=== The problem ===
All the entries, exactly as they read, must be written out again.

Data extracted from a collection:
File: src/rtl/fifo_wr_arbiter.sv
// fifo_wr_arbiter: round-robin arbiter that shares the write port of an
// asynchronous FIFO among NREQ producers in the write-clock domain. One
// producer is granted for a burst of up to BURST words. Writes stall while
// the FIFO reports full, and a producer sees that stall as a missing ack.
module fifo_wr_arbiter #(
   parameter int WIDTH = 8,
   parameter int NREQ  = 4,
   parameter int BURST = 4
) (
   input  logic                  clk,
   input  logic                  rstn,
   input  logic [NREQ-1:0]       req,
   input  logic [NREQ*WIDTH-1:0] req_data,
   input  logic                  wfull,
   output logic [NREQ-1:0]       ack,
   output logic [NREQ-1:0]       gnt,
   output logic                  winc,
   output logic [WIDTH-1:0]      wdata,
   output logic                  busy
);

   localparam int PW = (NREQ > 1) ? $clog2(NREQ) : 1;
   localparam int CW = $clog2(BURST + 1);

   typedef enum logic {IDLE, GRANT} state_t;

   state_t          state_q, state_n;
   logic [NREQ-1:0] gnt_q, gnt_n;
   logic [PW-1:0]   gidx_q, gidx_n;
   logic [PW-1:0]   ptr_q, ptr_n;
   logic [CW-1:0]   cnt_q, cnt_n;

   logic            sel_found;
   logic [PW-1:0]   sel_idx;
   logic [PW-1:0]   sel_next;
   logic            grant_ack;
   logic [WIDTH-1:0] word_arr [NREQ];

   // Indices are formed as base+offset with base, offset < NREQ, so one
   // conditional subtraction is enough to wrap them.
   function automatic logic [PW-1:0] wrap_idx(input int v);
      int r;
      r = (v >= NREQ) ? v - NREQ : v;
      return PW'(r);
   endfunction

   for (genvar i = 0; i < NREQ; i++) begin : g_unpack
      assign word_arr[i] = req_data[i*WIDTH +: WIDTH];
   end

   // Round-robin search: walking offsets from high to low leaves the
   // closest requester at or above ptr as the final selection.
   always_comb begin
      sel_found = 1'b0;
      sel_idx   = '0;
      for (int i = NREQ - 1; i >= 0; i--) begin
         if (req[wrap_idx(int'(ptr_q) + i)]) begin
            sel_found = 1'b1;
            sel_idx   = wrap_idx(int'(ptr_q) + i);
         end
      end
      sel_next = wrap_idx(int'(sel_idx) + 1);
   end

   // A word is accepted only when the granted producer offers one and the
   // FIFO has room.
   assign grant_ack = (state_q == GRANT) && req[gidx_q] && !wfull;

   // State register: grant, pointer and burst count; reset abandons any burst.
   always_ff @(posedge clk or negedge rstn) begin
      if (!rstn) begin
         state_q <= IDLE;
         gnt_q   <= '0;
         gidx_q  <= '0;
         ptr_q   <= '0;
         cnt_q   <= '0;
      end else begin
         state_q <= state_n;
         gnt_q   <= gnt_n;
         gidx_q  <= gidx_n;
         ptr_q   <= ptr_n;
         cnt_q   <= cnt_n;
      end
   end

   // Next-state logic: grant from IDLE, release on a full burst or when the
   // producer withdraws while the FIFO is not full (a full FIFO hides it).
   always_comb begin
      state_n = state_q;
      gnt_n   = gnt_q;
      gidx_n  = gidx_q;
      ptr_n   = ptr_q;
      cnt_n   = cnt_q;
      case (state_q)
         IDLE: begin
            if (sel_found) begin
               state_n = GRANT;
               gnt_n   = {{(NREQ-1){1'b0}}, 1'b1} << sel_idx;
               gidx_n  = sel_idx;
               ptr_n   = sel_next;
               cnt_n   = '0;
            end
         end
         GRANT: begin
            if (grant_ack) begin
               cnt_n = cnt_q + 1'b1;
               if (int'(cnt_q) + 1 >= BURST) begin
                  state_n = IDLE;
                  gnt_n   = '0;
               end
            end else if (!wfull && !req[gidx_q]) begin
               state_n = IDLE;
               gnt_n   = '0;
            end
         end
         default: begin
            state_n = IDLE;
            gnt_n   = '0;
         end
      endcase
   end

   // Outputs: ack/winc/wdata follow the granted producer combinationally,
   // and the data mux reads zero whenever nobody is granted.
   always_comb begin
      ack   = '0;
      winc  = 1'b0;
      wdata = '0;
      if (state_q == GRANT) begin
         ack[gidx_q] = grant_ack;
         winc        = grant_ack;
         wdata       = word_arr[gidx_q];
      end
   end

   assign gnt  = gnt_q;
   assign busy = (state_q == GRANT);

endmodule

=== Worked solution ===
File: src/rtl/fifo_wr_arbiter.sv
// fifo_wr_arbiter: round-robin arbiter that shares the write port of an
// asynchronous FIFO among NREQ producers in the write-clock domain. One
// producer is granted for a burst of up to BURST words. Writes stall while
// the FIFO reports full, and a producer sees that stall as a missing ack.
module fifo_wr_arbiter #(
   parameter int WIDTH = 8,
   parameter int NREQ  = 4,
   parameter int BURST = 4
) (
   input  logic                  clk,
   input  logic                  rstn,
   input  logic [NREQ-1:0]       req,
   input  logic [NREQ*WIDTH-1:0] req_data,
   input  logic                  wfull,
   output logic [NREQ-1:0]       ack,
   output logic [NREQ-1:0]       gnt,
   output logic                  winc,
   output logic [WIDTH-1:0]      wdata,
   output logic                  busy
);

   localparam int PW = (NREQ > 1) ? $clog2(NREQ) : 1;
   localparam int CW = $clog2(BURST + 1);

   typedef enum logic {IDLE, GRANT} state_t;

   state_t          state_q, state_n;
   logic [NREQ-1:0] gnt_q, gnt_n;
   logic [PW-1:0]   gidx_q, gidx_n;
   logic [PW-1:0]   ptr_q, ptr_n;
   logic [CW-1:0]   cnt_q, cnt_n;

   logic            sel_found;
   logic [PW-1:0]   sel_idx;
   logic [PW-1:0]   sel_next;
   logic            grant_ack;
   logic [WIDTH-1:0] word_arr [NREQ];

   // Indices are formed as base+offset with base, offset < NREQ, so one
   // conditional subtraction is enough to wrap them.
   function automatic logic [PW-1:0] wrap_idx(input int v);
      int r;
      r = (v >= NREQ) ? v - NREQ : v;
      return PW'(r);
   endfunction

   for (genvar i = 0; i < NREQ; i++) begin : g_unpack
      assign word_arr[i] = req_data[i*WIDTH +: WIDTH];
   end

   // Round-robin search: walking offsets from high to low leaves the
   // closest requester at or above ptr as the final selection.
   always_comb begin
      sel_found = 1'b0;
      sel_idx   = '0;
      for (int i = NREQ - 1; i >= 0; i--) begin
         if (req[wrap_idx(int'(ptr_q) + i)]) begin
            sel_found = 1'b1;
            sel_idx   = wrap_idx(int'(ptr_q) + i);
         end
      end
      sel_next = wrap_idx(int'(sel_idx) + 1);
   end

   // A word is accepted only when the granted producer offers one and the
   // FIFO has room.
   assign grant_ack = (state_q == GRANT) && req[gidx_q] && !wfull;

   // State register: grant, pointer and burst count; reset abandons any burst.
   always_ff @(posedge clk or negedge rstn) begin
      if (!rstn) begin
         state_q <= IDLE;
         gnt_q   <= '0;
         gidx_q  <= '0;
         ptr_q   <= '0;
         cnt_q   <= '0;
      end else begin
         state_q <= state_n;
         gnt_q   <= gnt_n;
         gidx_q  <= gidx_n;
         ptr_q   <= ptr_n;
         cnt_q   <= cnt_n;
      end
   end

   // Next-state logic: grant from IDLE, release on a full burst or when the
   // producer withdraws while the FIFO is not full (a full FIFO hides it).
   always_comb begin
      state_n = state_q;
      gnt_n   = gnt_q;
      gidx_n  = gidx_q;
      ptr_n   = ptr_q;
      cnt_n   = cnt_q;
      case (state_q)
         IDLE: begin
            if (sel_found) begin
               state_n = GRANT;
               gnt_n   = {{(NREQ-1){1'b0}}, 1'b1} << sel_idx;
               gidx_n  = sel_idx;
               ptr_n   = sel_next;
               cnt_n   = '0;
            end
         end
         GRANT: begin
            if (grant_ack) begin
               cnt_n = cnt_q + 1'b1;
               if (int'(cnt_q) + 1 >= BURST) begin
                  state_n = IDLE;
                  gnt_n   = '0;
               end
            end else if (!wfull && !req[gidx_q]) begin
               state_n = IDLE;
               gnt_n   = '0;
            end
         end
         default: begin
            state_n = IDLE;
            gnt_n   = '0;
         end
      endcase
   end

   // Outputs: ack/winc/wdata follow the granted producer combinationally,
   // and the data mux reads zero whenever nobody is granted.
   always_comb begin
      ack   = '0;
      winc  = 1'b0;
      wdata = '0;
      if (state_q == GRANT) begin
         ack[gidx_q] = grant_ack;
         winc        = grant_ack;
         wdata       = word_arr[gidx_q];
      end
   end

   assign gnt  = gnt_q;
   assign busy = (state_q == GRANT);

endmodule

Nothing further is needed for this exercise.